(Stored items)
.....

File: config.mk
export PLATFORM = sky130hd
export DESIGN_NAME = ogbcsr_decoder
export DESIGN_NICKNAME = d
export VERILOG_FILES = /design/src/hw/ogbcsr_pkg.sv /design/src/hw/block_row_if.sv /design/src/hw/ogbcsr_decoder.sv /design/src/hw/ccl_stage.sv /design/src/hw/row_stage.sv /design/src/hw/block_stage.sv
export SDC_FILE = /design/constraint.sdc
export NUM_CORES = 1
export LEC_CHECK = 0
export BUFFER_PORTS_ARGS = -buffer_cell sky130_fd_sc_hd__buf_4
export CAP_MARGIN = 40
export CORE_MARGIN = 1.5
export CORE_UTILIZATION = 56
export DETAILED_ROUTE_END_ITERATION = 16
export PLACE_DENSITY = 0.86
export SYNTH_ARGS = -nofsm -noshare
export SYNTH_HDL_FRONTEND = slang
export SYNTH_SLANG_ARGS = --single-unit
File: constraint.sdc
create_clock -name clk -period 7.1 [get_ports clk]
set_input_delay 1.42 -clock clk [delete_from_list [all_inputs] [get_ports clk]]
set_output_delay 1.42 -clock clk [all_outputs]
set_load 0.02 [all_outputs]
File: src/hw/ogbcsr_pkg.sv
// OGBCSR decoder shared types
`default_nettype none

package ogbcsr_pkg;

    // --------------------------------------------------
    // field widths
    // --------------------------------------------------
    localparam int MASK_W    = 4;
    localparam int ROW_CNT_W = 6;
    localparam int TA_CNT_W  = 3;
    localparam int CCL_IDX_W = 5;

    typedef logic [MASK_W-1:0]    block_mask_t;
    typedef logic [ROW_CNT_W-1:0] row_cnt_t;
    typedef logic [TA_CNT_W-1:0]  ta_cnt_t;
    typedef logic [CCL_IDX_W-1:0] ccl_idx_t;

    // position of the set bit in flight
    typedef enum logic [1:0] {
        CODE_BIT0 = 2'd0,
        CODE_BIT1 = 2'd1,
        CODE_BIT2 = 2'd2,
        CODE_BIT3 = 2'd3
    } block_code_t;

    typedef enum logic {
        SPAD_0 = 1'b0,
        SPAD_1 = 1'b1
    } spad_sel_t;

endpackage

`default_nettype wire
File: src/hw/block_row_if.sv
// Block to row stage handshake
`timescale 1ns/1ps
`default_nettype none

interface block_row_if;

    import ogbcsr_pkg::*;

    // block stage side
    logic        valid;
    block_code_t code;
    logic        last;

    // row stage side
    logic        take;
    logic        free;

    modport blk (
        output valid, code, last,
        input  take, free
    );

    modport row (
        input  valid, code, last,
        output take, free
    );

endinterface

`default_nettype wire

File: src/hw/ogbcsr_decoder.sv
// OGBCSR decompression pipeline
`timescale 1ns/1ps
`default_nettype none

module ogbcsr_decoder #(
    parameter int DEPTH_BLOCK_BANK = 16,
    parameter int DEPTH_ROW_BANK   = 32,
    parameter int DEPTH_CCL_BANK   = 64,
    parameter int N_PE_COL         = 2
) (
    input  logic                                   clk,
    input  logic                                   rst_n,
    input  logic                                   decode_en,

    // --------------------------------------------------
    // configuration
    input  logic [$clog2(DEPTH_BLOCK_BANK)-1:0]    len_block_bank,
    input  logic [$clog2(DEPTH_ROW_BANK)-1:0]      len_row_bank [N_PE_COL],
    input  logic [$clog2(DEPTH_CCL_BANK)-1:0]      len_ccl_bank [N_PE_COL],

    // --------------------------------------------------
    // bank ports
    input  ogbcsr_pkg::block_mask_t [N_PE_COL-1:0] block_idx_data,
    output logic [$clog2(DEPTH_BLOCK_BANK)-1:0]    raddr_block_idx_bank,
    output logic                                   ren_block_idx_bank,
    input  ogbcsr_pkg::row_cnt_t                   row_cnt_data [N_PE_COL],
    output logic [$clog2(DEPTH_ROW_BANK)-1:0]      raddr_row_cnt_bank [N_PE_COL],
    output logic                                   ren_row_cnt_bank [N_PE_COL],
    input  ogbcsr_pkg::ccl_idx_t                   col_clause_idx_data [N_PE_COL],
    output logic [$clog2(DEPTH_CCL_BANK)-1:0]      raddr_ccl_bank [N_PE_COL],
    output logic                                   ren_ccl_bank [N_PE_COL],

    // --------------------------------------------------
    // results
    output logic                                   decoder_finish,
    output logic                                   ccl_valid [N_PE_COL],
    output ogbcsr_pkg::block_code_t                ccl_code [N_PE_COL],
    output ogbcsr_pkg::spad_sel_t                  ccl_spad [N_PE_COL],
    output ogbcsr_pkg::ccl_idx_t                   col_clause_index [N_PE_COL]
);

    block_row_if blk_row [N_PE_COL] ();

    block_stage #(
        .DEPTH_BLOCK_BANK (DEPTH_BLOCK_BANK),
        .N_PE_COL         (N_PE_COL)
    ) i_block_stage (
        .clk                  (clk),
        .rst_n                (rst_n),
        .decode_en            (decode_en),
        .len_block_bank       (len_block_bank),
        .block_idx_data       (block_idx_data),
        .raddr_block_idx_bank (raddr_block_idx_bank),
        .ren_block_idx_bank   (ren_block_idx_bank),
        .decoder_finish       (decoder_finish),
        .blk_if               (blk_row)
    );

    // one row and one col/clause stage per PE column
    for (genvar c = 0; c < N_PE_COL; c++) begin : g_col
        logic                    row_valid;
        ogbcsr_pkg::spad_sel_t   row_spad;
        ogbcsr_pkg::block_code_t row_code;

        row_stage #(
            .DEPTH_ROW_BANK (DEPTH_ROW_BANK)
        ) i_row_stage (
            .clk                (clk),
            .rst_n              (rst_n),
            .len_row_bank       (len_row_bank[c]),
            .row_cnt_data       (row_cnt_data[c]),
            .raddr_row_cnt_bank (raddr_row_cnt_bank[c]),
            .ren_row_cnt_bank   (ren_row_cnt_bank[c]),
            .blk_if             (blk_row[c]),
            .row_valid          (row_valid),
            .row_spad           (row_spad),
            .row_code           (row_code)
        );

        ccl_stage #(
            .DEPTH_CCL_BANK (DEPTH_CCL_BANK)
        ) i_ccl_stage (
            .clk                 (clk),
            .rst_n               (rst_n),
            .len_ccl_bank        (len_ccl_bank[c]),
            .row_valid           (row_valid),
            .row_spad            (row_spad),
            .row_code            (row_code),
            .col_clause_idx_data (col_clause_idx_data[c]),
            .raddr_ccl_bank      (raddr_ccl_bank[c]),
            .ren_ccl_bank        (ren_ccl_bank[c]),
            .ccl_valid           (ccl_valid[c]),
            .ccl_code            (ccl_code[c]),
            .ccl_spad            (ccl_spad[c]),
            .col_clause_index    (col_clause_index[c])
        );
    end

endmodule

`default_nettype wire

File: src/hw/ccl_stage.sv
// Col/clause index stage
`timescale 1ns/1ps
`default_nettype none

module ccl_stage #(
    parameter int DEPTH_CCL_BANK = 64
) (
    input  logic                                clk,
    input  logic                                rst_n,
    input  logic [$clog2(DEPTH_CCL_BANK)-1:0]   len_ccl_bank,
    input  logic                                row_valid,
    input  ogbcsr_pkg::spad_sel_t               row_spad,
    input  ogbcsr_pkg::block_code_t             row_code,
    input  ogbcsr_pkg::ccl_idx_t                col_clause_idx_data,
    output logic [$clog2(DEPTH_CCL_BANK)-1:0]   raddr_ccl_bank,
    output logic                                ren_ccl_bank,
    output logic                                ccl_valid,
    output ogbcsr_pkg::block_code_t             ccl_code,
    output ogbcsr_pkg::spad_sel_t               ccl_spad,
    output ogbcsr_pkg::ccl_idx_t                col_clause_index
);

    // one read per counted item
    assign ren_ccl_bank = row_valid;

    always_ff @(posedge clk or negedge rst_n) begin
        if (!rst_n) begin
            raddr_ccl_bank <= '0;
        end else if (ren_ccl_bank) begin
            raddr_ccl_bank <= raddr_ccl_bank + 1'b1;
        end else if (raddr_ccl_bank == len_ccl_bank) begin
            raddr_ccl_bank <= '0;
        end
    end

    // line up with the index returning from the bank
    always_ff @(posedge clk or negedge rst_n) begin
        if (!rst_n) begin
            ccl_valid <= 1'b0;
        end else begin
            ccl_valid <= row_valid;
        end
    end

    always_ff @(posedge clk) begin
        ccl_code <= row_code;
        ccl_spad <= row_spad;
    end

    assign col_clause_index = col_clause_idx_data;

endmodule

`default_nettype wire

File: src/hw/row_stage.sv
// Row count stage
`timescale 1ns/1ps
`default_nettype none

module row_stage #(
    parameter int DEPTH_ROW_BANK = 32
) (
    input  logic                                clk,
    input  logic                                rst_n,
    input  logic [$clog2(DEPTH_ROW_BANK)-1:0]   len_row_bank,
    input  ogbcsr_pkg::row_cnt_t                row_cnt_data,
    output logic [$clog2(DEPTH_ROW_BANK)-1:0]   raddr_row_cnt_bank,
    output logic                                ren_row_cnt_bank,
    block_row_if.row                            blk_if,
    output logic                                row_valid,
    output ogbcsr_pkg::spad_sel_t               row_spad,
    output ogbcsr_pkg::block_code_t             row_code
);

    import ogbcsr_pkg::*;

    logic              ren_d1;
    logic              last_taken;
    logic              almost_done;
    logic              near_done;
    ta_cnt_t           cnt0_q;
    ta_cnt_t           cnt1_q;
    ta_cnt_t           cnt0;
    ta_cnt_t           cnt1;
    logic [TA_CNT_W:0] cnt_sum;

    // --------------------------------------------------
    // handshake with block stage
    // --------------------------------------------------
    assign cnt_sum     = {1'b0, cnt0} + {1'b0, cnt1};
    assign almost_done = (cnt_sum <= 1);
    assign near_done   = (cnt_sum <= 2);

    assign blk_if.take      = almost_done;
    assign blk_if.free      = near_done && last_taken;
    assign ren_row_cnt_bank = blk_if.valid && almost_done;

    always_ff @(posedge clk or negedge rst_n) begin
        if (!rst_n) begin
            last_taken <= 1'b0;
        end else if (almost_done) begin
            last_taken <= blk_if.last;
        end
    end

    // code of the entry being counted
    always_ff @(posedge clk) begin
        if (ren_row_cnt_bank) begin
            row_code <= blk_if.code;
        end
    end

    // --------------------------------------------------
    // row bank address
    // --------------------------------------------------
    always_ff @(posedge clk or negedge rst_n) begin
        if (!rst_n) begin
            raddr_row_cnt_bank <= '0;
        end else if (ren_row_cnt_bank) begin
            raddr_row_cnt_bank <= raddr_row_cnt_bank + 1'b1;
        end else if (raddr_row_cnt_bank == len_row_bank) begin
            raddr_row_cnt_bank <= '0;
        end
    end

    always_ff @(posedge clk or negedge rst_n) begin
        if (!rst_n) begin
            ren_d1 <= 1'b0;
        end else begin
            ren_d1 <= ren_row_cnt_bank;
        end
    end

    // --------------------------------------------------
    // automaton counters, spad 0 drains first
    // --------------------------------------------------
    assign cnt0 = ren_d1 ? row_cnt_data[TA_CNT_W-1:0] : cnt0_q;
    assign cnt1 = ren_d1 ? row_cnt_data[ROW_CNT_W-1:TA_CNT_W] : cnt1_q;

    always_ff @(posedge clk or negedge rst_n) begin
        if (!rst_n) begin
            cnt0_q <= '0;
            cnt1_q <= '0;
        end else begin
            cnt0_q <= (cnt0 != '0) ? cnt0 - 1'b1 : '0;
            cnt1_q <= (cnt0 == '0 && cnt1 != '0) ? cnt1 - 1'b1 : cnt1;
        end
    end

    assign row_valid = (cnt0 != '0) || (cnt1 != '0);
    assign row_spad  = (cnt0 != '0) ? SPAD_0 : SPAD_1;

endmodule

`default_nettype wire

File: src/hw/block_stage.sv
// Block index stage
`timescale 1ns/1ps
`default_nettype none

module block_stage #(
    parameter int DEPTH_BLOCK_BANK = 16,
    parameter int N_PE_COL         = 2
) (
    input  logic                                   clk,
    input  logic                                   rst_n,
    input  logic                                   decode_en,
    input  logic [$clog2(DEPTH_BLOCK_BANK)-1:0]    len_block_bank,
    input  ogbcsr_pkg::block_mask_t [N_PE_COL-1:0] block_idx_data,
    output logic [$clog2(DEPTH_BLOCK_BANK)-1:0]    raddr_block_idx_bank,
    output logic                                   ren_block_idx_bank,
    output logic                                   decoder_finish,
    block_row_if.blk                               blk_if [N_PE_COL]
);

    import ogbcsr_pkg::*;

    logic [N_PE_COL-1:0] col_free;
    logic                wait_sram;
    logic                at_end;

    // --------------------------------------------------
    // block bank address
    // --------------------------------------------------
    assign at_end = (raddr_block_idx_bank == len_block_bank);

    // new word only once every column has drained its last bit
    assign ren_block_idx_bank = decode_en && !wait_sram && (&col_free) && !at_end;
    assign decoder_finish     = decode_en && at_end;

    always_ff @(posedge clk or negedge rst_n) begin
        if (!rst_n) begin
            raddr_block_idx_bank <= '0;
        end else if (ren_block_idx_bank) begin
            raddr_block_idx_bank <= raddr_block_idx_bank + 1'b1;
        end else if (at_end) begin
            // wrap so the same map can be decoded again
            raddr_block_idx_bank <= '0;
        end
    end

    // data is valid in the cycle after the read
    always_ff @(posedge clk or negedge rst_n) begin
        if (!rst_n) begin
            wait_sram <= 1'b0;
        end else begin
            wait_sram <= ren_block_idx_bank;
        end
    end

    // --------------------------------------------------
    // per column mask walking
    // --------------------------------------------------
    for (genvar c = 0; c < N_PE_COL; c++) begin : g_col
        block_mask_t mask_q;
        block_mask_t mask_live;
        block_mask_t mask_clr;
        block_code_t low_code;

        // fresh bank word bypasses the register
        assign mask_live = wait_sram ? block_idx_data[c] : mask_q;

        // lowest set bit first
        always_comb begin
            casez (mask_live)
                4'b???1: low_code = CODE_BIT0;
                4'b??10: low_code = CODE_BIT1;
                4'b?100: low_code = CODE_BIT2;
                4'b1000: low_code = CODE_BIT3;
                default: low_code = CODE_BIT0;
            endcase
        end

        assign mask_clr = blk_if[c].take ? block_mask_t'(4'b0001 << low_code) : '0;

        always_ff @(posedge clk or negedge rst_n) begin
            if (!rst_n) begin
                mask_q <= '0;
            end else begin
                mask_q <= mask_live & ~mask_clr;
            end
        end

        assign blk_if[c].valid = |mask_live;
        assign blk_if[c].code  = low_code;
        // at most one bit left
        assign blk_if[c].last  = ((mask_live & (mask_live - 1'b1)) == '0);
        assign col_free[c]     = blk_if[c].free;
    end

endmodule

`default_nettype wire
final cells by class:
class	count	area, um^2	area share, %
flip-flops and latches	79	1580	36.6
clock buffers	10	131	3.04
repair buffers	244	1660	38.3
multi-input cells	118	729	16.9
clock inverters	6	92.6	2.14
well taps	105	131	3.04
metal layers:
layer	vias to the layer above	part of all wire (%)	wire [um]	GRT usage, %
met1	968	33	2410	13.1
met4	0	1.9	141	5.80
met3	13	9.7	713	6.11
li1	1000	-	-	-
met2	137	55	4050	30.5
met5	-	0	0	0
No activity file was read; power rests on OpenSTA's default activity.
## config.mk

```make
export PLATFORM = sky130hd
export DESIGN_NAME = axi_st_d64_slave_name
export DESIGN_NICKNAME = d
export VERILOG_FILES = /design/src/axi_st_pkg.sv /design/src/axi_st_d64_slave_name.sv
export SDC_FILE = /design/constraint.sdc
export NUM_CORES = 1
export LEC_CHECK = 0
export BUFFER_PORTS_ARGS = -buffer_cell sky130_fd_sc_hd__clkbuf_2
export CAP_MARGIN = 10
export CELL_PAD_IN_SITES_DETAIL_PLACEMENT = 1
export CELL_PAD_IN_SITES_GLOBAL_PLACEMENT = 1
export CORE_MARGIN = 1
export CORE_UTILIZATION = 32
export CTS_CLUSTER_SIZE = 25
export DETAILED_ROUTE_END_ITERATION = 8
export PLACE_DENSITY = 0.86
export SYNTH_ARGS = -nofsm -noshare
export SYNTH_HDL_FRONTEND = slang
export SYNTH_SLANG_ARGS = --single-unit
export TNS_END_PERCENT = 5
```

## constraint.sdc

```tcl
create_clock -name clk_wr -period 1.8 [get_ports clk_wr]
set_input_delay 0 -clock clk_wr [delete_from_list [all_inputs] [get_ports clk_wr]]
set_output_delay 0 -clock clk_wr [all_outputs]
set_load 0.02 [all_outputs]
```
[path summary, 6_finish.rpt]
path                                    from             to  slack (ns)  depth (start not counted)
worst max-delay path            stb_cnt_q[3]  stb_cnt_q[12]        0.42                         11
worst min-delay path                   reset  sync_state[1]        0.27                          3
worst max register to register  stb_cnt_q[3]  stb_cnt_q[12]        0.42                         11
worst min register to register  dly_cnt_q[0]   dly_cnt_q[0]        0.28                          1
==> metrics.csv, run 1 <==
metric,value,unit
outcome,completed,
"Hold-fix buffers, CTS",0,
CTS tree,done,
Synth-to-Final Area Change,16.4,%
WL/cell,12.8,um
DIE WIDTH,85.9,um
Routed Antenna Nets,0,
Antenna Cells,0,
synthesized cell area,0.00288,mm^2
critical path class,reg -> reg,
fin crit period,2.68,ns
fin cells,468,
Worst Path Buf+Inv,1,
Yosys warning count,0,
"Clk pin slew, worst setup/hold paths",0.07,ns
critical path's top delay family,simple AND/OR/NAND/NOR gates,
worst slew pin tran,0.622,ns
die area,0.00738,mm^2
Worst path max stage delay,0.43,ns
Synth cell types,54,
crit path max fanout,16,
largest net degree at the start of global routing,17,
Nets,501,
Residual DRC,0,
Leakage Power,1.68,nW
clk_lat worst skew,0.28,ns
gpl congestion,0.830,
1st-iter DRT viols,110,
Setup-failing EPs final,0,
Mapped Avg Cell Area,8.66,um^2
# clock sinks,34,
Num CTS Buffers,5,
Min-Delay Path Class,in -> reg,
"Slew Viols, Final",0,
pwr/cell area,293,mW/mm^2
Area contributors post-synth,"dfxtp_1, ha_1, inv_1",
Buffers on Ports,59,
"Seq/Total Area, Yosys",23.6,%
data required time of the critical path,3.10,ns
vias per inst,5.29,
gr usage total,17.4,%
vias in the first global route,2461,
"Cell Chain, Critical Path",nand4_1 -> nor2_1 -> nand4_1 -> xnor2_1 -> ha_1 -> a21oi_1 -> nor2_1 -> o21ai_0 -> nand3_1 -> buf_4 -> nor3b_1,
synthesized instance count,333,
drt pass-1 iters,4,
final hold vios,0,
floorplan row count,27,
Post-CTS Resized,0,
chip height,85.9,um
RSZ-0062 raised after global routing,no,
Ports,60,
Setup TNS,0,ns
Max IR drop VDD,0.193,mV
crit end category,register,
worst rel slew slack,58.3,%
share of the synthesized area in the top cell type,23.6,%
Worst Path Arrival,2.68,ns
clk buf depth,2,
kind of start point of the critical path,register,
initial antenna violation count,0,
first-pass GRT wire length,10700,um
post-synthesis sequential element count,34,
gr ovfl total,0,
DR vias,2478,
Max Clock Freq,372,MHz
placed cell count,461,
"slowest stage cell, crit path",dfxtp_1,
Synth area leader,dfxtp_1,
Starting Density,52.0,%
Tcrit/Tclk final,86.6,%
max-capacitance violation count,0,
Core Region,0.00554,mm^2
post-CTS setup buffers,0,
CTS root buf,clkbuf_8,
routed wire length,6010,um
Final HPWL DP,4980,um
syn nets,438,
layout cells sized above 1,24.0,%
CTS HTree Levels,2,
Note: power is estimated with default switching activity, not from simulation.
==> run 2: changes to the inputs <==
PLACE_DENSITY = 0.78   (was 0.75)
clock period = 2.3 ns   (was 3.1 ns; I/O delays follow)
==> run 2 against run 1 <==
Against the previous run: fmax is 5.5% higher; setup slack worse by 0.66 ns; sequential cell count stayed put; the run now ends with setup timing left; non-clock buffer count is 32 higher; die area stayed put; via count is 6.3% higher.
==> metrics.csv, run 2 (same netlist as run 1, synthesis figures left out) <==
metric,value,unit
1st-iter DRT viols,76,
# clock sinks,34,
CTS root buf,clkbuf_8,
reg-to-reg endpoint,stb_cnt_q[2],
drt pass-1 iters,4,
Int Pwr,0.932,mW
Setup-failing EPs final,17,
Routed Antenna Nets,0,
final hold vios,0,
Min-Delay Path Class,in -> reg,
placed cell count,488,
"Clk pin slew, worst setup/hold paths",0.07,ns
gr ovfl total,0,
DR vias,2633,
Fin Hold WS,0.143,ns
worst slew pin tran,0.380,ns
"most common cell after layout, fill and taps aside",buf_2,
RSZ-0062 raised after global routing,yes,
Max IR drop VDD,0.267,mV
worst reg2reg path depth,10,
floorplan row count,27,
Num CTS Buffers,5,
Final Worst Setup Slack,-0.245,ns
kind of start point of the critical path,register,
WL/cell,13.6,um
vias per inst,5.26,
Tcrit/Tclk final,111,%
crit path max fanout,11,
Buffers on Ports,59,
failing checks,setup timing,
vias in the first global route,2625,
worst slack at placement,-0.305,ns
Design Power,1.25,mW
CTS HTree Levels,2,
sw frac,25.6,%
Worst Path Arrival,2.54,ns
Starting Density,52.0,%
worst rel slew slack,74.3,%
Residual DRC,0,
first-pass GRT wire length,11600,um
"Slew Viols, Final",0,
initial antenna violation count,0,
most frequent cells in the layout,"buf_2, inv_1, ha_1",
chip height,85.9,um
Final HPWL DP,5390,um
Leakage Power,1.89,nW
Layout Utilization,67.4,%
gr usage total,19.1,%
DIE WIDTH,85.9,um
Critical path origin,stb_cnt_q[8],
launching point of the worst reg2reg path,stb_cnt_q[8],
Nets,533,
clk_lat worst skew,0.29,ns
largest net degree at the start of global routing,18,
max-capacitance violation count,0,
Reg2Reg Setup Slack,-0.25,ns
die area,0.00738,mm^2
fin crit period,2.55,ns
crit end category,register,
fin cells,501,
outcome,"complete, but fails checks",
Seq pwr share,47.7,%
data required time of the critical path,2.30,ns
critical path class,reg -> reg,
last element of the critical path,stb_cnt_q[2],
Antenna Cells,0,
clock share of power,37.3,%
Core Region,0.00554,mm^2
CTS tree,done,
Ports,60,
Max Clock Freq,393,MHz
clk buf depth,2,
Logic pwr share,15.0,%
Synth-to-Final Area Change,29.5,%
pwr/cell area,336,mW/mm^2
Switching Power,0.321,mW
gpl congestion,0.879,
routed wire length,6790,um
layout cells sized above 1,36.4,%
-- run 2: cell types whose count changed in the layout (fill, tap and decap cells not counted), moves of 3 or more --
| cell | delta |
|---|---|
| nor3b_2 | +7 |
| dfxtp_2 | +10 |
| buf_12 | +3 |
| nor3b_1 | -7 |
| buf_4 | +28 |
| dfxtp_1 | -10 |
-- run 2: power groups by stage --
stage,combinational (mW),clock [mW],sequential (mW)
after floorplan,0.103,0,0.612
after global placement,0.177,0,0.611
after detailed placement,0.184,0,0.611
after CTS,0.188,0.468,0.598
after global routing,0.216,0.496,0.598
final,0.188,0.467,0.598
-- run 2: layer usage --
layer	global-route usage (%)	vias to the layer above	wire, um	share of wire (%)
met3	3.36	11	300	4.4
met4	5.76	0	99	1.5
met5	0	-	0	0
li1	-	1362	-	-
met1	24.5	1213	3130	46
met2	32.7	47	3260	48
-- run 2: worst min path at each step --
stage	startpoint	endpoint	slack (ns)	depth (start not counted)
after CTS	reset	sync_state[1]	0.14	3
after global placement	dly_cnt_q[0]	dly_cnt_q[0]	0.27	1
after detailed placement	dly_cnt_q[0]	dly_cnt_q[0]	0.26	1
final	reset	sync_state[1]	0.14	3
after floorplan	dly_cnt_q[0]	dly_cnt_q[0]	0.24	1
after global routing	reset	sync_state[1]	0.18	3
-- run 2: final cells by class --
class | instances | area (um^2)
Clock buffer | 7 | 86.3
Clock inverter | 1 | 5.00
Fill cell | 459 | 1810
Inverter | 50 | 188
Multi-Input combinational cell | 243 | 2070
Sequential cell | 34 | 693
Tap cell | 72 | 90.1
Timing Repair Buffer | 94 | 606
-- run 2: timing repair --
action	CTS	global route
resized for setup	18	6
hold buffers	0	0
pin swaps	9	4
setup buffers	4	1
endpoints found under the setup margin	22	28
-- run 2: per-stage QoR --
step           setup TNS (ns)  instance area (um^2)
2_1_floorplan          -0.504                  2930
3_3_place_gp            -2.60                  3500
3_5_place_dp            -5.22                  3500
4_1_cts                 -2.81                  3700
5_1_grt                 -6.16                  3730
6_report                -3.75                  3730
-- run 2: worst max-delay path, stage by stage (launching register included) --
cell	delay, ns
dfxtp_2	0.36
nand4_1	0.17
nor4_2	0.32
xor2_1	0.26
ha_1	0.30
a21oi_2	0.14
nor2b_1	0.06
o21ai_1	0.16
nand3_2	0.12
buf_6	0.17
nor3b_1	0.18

.....

=== AIM OF THE EXERCISE ===
Lines containing the word "tran" must be found in the data above and copied.

=== ANSWER FOR THE TASK ===
worst slew pin tran,0.622,ns
worst slew pin tran,0.380,ns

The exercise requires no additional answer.